All this just makes me itch to get back into race training – guess that’s what the off-season break is all about…!
Where there is Pain, There is Gain…
These last few weeks I’ve asked my PT folks at Team Clinic to apply their Active Release Techniques (ART) to improving my performance. Basically, years of adhesions and scar tissues, as well as shortening of muscles and muscle structures, have led to restrictions in movement, which then lead to compensations in muscles which get overworked because other muscles aren’t working, which then leads to lessened performance or injury.
So they use ART to get to critical muscles and muscle structures (ligaments, tendons, etc) and break down some of the adhesions, allowing freer movement and less restriction, thereby increasing in athletic efficiency and reduced possibility of injury.
Well, one thing I gotta say is that it hurts like crazy. When the ART practictioner digs his thumb into your psoas and tendons connecting to your hip, I am writhing in pain and screaming in the clinic. Nobody pays attention because screaming during ART is commonplace and nobody really cares anymore…except the new patients who always wonder what they’ve gotten themselves into….hahah.
He then repeats this with all my major muscle groups, and then goes to my glutes where the other major restriction point is. And then it’s another 3-5 minutes of writhing in pain.
But the results are staggering.
I was doing some 800s and 200s on the track this last week. Prior to this track session, I was working out with 400s at about 1:45. Just before the Pac Grove Triathlon, I cranked out a 1:39 400m and wasn’t winded. This last week, I improved my time to running 800s between 3:11 and 3:21. Now usually when one runs 400s at 1:45, an 800 is run sometime slower as you’re pretty much maxed out for each interval. So if you take my 400m time of 1:45 and multiply it by 2, you get 3:30 which is supposedly not a time you’re able to sustain for a few intervals, as you’re supposedly maxed out at 1:45 just to get to the end of the 400m.
So somewhere along the line, my efficiency has improved. My 800m time should predict that I should be able to run 400s at least at 1:35!
And then for my 200m time, I consistently cranked them out at :45, which is a whopping 6:00/mile pace!
WOW.
A few years ago, I never would have thought I could have run that fast. But here I am running that fast and still there seems to be room for improvement.
Medical and sports science have advanced so much in the last few years. Our understanding of how performance is achieved and how to increase performance is so much higher now than that of 10 or 20 years ago.
I’m using all of that and applying it to myself. It’s all a big science experiment.
How fast can Dshen REALLY go?
Some parts sure hurt a lot, like the ART, or today’s 2:15 run negative split workout where I pooped out right before the end (arg). But man, this pain is leading to some really great gains.
Stay tuned….
ART and Feeling like Humpty Dumpty
ART stands for Active Release Techniques. It has been my savior over the last few months leading up to the NYC Marathon and Ironman NZ.
It is a unique massage technique which breaks down scar tissue, inducing recovery and healing, and also prevention/curing of scar tissue which is from muscle fibers breaking down and laying down in the wrong direction from normal healthy fibers.
It works great.
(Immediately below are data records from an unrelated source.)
`config.mk`:
```
export PLATFORM = sky130hd
export DESIGN_NAME = irq_entry_ctrl
export DESIGN_NICKNAME = d
export VERILOG_FILES = /design/src/rtl/irq_entry_pkg.sv /design/src/rtl/irq_qualify.sv /design/src/rtl/irq_vector_sel.sv /design/src/rtl/irq_save_bank.sv /design/src/rtl/irq_entry_ctrl.sv
export SDC_FILE = /design/constraint.sdc
export NUM_CORES = 1
export LEC_CHECK = 0
export BUFFER_PORTS_ARGS = -buffer_cell sky130_fd_sc_hd__clkbuf_2
export CELL_PAD_IN_SITES_DETAIL_PLACEMENT = 0
export CELL_PAD_IN_SITES_GLOBAL_PLACEMENT = 2
export CORE_MARGIN = 1
export CORE_UTILIZATION = 39
export CTS_CLUSTER_DIAMETER = 40
export CTS_CLUSTER_SIZE = 12
export DETAILED_ROUTE_END_ITERATION = 7
export PLACE_DENSITY_LB_ADDON = 0.3
export SYNTH_ARGS = -nofsm -noshare
export SYNTH_HDL_FRONTEND = slang
export SYNTH_SLANG_ARGS = --single-unit
```
`constraint.sdc`:
```
create_clock -name clk -period 6.25 [get_ports clk]
set_clock_uncertainty 0.2 [all_clocks]
set_input_delay 0.625 -clock clk [delete_from_list [all_inputs] [get_ports clk]]
set_output_delay 0.625 -clock clk [all_outputs]
set_load 0.01 [all_outputs]
```
`src/rtl/irq_entry_pkg.sv`:
```
package irq_entry_pkg;

    localparam int LVL_W      = 3;
    localparam int MAX_LEVELS = 7;
    localparam logic [7:0] LVL1_CAUSE = 8'd4;

    typedef logic [LVL_W-1:0] lvl_t;

    typedef struct packed {
        logic um;
        logic excm;
        lvl_t lvl;
    } stat_t;

    typedef enum logic [2:0] {
        ENT_NONE   = 3'd0,
        ENT_HIGH   = 3'd1,
        ENT_USER   = 3'd2,
        ENT_KERNEL = 3'd3,
        ENT_DOUBLE = 3'd4
    } entry_t;

    // status word layout: level 2:0, excm bit 4, um bit 5
    function automatic logic [5:0] stat_word(stat_t s);
        return {s.um, s.excm, 1'b0, s.lvl};
    endfunction

endpackage

```
`src/rtl/irq_qualify.sv`:
```
module irq_qualify
    import irq_entry_pkg::*;
#(
    parameter int NLINES = 16,
    parameter int NLEVEL = 6,
    parameter logic [7:0][NLINES-1:0] LEVEL_MASK = '0
) (
    input  lvl_t              pend,
    input  lvl_t              cur_lvl,
    input  logic [NLINES-1:0] int_set,
    input  logic [NLINES-1:0] int_en,
    output logic              accept
);
    logic [NLINES-1:0] live;
    logic              above, in_range;

    always_comb begin
        live     = LEVEL_MASK[pend] & int_set & int_en;
        above    = pend > cur_lvl;
        in_range = int'(pend) <= NLEVEL;
        accept   = above && in_range && (|live);
    end
endmodule

```
`src/rtl/irq_vector_sel.sv`:
```
module irq_vector_sel
    import irq_entry_pkg::*;
#(
    parameter int XLEN = 32,
    parameter bit RELOC = 1'b1,
    parameter logic [XLEN-1:0] DEF_VECBASE = '0,
    parameter logic [7:0][XLEN-1:0] INT_VEC = '0,
    parameter logic [XLEN-1:0] USER_VEC = '0,
    parameter logic [XLEN-1:0] KERNEL_VEC = '0,
    parameter logic [XLEN-1:0] DOUBLE_VEC = '0
) (
    input  entry_t            kind,
    input  lvl_t              lvl,
    input  logic [XLEN-1:0]   vecbase,
    output logic [XLEN-1:0]   target
);
    logic [XLEN-1:0] dflt;

    always_comb begin
        unique case (kind)
            ENT_HIGH:   dflt = INT_VEC[lvl];
            ENT_USER:   dflt = USER_VEC;
            ENT_KERNEL: dflt = KERNEL_VEC;
            ENT_DOUBLE: dflt = DOUBLE_VEC;
            default:    dflt = '0;
        endcase
    end

    generate
        if (RELOC) begin : g_reloc
            assign target = dflt - DEF_VECBASE + vecbase;
        end else begin : g_fixed
            logic [XLEN-1:0] vb_unused;
            assign vb_unused = vecbase;
            assign target    = dflt;
        end
    endgenerate
endmodule

```
`src/rtl/irq_save_bank.sv`:
```
module irq_save_bank
    import irq_entry_pkg::*;
#(
    parameter int XLEN = 32,
    parameter int NLEVEL = 6,
    parameter bit HAS_DEPC = 1'b1
) (
    input  logic            clk,
    input  logic            rst,
    input  logic            we_pc,
    input  logic            we_stat,
    input  logic            we_dpc,
    input  logic            we_cause,
    input  lvl_t            wr_lvl,
    input  logic [XLEN-1:0] pc_in,
    input  stat_t           stat_in,
    input  logic [3:0]      rd_sel,
    output logic [XLEN-1:0] rd_data
);
    logic [XLEN-1:0] epc_v [0:7];
    stat_t           eps_v [0:7];
    logic [XLEN-1:0] dpc_v;
    logic [XLEN-1:0] cause_q;

    generate
        for (genvar L = 0; L <= MAX_LEVELS; L++) begin : g_lvl
            if (L >= 1 && L <= NLEVEL) begin : g_pc
                logic [XLEN-1:0] q;
                always_ff @(posedge clk) begin
                    if (rst)                                q <= '0;
                    else if (we_pc && int'(wr_lvl) == L)   q <= pc_in;
                end
                assign epc_v[L] = q;
            end else begin : g_no_pc
                assign epc_v[L] = '0;
            end
            if (L >= 2 && L <= NLEVEL) begin : g_st
                stat_t q;
                always_ff @(posedge clk) begin
                    if (rst)                                 q <= '0;
                    else if (we_stat && int'(wr_lvl) == L)  q <= stat_in;
                end
                assign eps_v[L] = q;
            end else begin : g_no_st
                assign eps_v[L] = '0;
            end
        end

        if (HAS_DEPC) begin : g_dpc
            logic [XLEN-1:0] q;
            always_ff @(posedge clk) begin
                if (rst)         q <= '0;
                else if (we_dpc) q <= pc_in;
            end
            assign dpc_v = q;
        end else begin : g_no_dpc
            logic dpc_unused;
            assign dpc_unused = we_dpc;
            assign dpc_v      = '0;
        end
    endgenerate

    always_ff @(posedge clk) begin
        if (rst)           cause_q <= '0;
        else if (we_cause) cause_q <= XLEN'(LVL1_CAUSE);
    end

    always_comb begin
        if (rd_sel[2:0] == 3'd0)
            rd_data = rd_sel[3] ? dpc_v : cause_q;
        else if (rd_sel[3])
            rd_data = XLEN'(stat_word(eps_v[rd_sel[2:0]]));
        else
            rd_data = epc_v[rd_sel[2:0]];
    end

    // the cause register only moves when a write is requested
    p_cause_hold_r2: assert property (@(posedge clk) disable iff (rst)
        !we_cause |=> $stable(cause_q));

    // the double-exception PC is never written together with a saved-PC slot
    p_dpc_exclusive_r6: assert property (@(posedge clk) disable iff (rst)
        !(we_dpc && we_pc));
endmodule

```
`src/rtl/irq_entry_ctrl.sv`:
```
module irq_entry_ctrl
    import irq_entry_pkg::*;
#(
    parameter int XLEN   = 32,
    parameter int NLINES = 16,
    parameter int NLEVEL = 6,
    parameter bit HAS_DEPC = 1'b1,
    parameter bit RELOC    = 1'b1,
    parameter logic [XLEN-1:0] DEF_VECBASE = 32'h4000_0000,
    parameter logic [7:0][XLEN-1:0] INT_VEC = {
        32'h4000_02C0, 32'h4000_0280, 32'h4000_0240, 32'h4000_0200,
        32'h4000_01C0, 32'h4000_0180, 32'h0000_0000, 32'h0000_0000},
    parameter logic [XLEN-1:0] USER_VEC   = 32'h4000_0340,
    parameter logic [XLEN-1:0] KERNEL_VEC = 32'h4000_0300,
    parameter logic [XLEN-1:0] DOUBLE_VEC = 32'h4000_03C0,
    parameter logic [7:0][NLINES-1:0] LEVEL_MASK = {
        16'hC000, 16'h3000, 16'h0C00, 16'h0300,
        16'h00C0, 16'h0030, 16'h000F, 16'h0000}
) (
    input  logic              clk,
    input  logic              rst,
    input  logic [2:0]        pend_level,
    input  logic [NLINES-1:0] int_set,
    input  logic [NLINES-1:0] int_enable,
    input  logic [2:0]        ps_level,
    input  logic              ps_excm,
    input  logic              ps_um,
    input  logic [XLEN-1:0]   cur_pc,
    input  logic [XLEN-1:0]   vecbase,
    input  logic [3:0]        rd_sel,
    output logic              entry_taken,
    output logic [2:0]        entry_kind,
    output logic [XLEN-1:0]   next_pc,
    output logic [2:0]        next_level,
    output logic              next_excm,
    output logic              next_um,
    output logic [XLEN-1:0]   rd_data
);
    stat_t           cur_stat, new_stat, stat_q;
    entry_t          kind, kind_q;
    logic            accept, taken_q;
    logic [XLEN-1:0] target, pc_q;
    logic            we_pc, we_stat, we_dpc, we_cause;
    lvl_t            wr_lvl;

    assign cur_stat = '{um: ps_um, excm: ps_excm, lvl: ps_level};

    irq_qualify #(
        .NLINES(NLINES), .NLEVEL(NLEVEL), .LEVEL_MASK(LEVEL_MASK)
    ) u_qualify (
        .pend(pend_level), .cur_lvl(ps_level),
        .int_set(int_set), .int_en(int_enable), .accept(accept)
    );

    always_comb begin
        if (!accept)                  kind = ENT_NONE;
        else if (pend_level > 3'd1)   kind = ENT_HIGH;
        else if (ps_excm)             kind = ENT_DOUBLE;
        else if (ps_um)               kind = ENT_USER;
        else                          kind = ENT_KERNEL;

        new_stat      = cur_stat;
        new_stat.excm = 1'b1;
        if (kind == ENT_HIGH) new_stat.lvl = pend_level;

        we_stat  = (kind == ENT_HIGH);
        we_dpc   = (kind == ENT_DOUBLE) && HAS_DEPC;
        we_pc    = accept && !we_dpc;
        we_cause = accept && (kind != ENT_HIGH);
        wr_lvl   = (kind == ENT_HIGH) ? pend_level : lvl_t'(1);
    end

    irq_vector_sel #(
        .XLEN(XLEN), .RELOC(RELOC), .DEF_VECBASE(DEF_VECBASE),
        .INT_VEC(INT_VEC), .USER_VEC(USER_VEC),
        .KERNEL_VEC(KERNEL_VEC), .DOUBLE_VEC(DOUBLE_VEC)
    ) u_vector (
        .kind(kind), .lvl(pend_level), .vecbase(vecbase), .target(target)
    );

    irq_save_bank #(
        .XLEN(XLEN), .NLEVEL(NLEVEL), .HAS_DEPC(HAS_DEPC)
    ) u_bank (
        .clk(clk), .rst(rst),
        .we_pc(we_pc), .we_stat(we_stat), .we_dpc(we_dpc), .we_cause(we_cause),
        .wr_lvl(wr_lvl), .pc_in(cur_pc), .stat_in(cur_stat),
        .rd_sel(rd_sel), .rd_data(rd_data)
    );

    always_ff @(posedge clk) begin
        if (rst) begin
            taken_q <= 1'b0;
            kind_q  <= ENT_NONE;
            pc_q    <= '0;
            stat_q  <= '0;
        end else begin
            taken_q <= accept;
            if (accept) begin
                kind_q <= kind;
                pc_q   <= target;
                stat_q <= new_stat;
            end
        end
    end

    assign entry_taken = taken_q;
    assign entry_kind  = kind_q;
    assign next_pc     = pc_q;
    assign next_level  = stat_q.lvl;
    assign next_excm   = stat_q.excm;
    assign next_um     = stat_q.um;

    // an entry implies the offered level was above the old level and in range
    p_accept_rule_r1: assert property (@(posedge clk) disable iff (rst)
        taken_q |-> ($past(pend_level) > $past(ps_level)) &&
                    (int'($past(pend_level)) <= NLEVEL));

    // without an entry the presented results hold
    p_hold_outputs_r2: assert property (@(posedge clk) disable iff (rst)
        !taken_q |-> $stable(pc_q) && $stable(stat_q));

    // any entry leaves the exception-mode bit set
    p_excm_set_r8: assert property (@(posedge clk) disable iff (rst)
        taken_q |-> stat_q.excm);

    // a high-priority entry raises the status level to the offered level
    p_high_level_r4: assert property (@(posedge clk) disable iff (rst)
        (taken_q && kind_q == ENT_HIGH) |-> stat_q.lvl == $past(pend_level));
endmodule

```
==> results by group, run 1 <==
Route
  – 1st-pass router iterations: 5
  – DRC viols: 0
  – Vias per cell: 5.76
  – Via count: 11.9k
  – Routed Wire Length: 41.6 mm
  – Antenna viol nets, final: 0
  – Starting DRT DRC Count: 813
  – Routed wire length per instance: 20.1 um

Status
  – Status: finished clean

Floorplanning
  – Starting Density: approximately two fifths
  – Row count: 68
  – I/O Pins: 183
  – Die outline width: between 150 and 200 um
  – Core Box Area: 0.0348 mm2
  – Die area: 0.0364 mm2
  – Die Ht: 191 um

STA
  – PnR worst setup slack: ~1600 ps
  – Period Utilization, post-route: 74.5%
  – Fmax: 215 MHz
  – Final hold viol count: 0
  – Rel. slew slack: 29.2%
  – RSZ-0062 raised after global routing: false
  – Final number of max-transition violations: 0
  – Final min period: 4650 ps
  – Fin Setup TNS: 0 ps
  – Setup Viol. Count Final: 0
  – Actual slew at the worst max-slew pin: 1060 ps
  – Final hold slack: 126 ps

Yosys
  – Yosys warnings: 0
  – Syn Inst Count: 1471
  – Post-synth EDFFs: 0
  – Post-Syn Area: approximately 0.014 mm2
  – Largest family of logic cells by synthesized area: compound AO/OA/AOI/OAI gates
  – Post-synthesis simple-gate area fraction: 14.6%
  – Syn avg cell area: 9.44 um2
  – Seq/Total Area, Yosys: 42.0%
  – Async S/R FF share, synth: 0%
  – Post-synthesis compound-gate area fraction: just under 20%
  – Syn_nets: 1594
  – Synthesis-stage register bit count: between 200 and 300
  – Synth Area in XOR/XNOR: roughly 1.3%
  – Multiplexer area fraction after synthesis: 16.2%
  – Library cells used by synthesis: 53
  – Adder-cell area share of the yosys netlist: under 10%
  – Synth Flop Type: dfxtp_1

Critical path
  – Max FO, Critical Path: 18
  – Most used cell, CP: ha_1
  – Nature of the critical path startpoint: primary input
  – CP Data Required Time: 6440 ps
  – R2R Setup Slk: 5340 ps
  – Reg-to-reg endpoint: next_level[2]$_SDFFE_PP0P_
  – Reg2reg start: next_level[2]$_SDFFE_PP0P_
  – Crit-path max cell delay: roughly 910 ps
  – Cells on worst reg2reg path: 2
  – Critical Path, Cell by Cell: clkbuf_2 > nand3b_1 > o22ai_1 > nor4_4 > nor2_2 > inv_2 > o21ai_0 > ha_1 > ha_1 > inv_1 > fa_1 > nand2b_1 > o2bb2ai_1 > or4_1 > nand4_1 > a21oi_1
  – Crit Path Class: in2reg
  – Data arrival, critical path: 4850 ps
  – Slowest CP cell: nor4_4
  – Setup crit end kind: flop

Job
  – MaxCap Viol Count: 0

Global routing
  – Vias in the first global route: 11.8k
  – First-pass GRT wire length: 65.8 mm
  – GR met1 Demand/Resource: approximately 29%
  – Total grt overflow: 0
  – Antenna violations before repair: 2
  – Met2 Use GR: 38.1%
  – GRT Max-Usage Layer: met2
  – Largest net degree at the start of global routing: 144
  – GR met3 Demand/Resource: approximately 5%
  – Total GRT Usage: between 20 and 25%

Clock tree
  – Clock Tree Buf Depth: 3
  – Root Buffer Master: clkbuf_16
  – Post-cts sizing count: 0
  – Clk_lat worst skew: about 530 ps
  – Clk sink count: 291
  – TritonCTS clock tree: built
  – Inserted Clock Buffers: 47
  – Total setup buffers inserted after CTS: 0
  – # hold bufs at CTS: 0
  – CTS H-tree depth: 2
  – Clk pin slew, worst setup/hold paths: 50 ps

Hold path
  – HP Start: vecbase[4]
  – Hold path depth: 3
  – WHS Endpoint: next_pc[4]$_SDFFE_PP0P_
  – Worst min-delay path category: in2reg

Layout
  – Layout cells sized above 1: between 20% and 30%
  – Area Growth Syn to Fin: 19.3%
  – ANT cells: 0
  – # nets final: about 1.7k
  – Seq. cell area: about 0.0058 mm2
  – Area of the multi-input gates: 0.00735 mm2
  – Final Cell Area: 0.0166 mm2
  – Filler instances: 3378

Placed design
  – Hpwl dp: approximately 24 mm
  – DP Area: approximately 0.015 mm2
  – Worst slack at placement: 1060 ps
  – Gpl congestion: about 0.80
  – Port bufs: 178

Pwr
  – Leak pwr: 7.15 nW
  – Pwr dens: 306 mW/mm2
  – Max VDD drop: 0.174 mV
It also hurts like hell!
I get it at Team Clinic in Santa Clara, CA. The guys there are fantastic and they love watching me scream and writhe in pain as Dr. Steve works on my legs and shoulders. It seems that only crazy triathletes like me go for the full-body ART – hurts so bad during treatment but hurts so good later on.
To think I pay for this….
I have to credit ART and Team Clinic for keeping my body together as the training got more intense. If there ever was someone who could put Humpty Dumpty back together again, these guys could and did with me.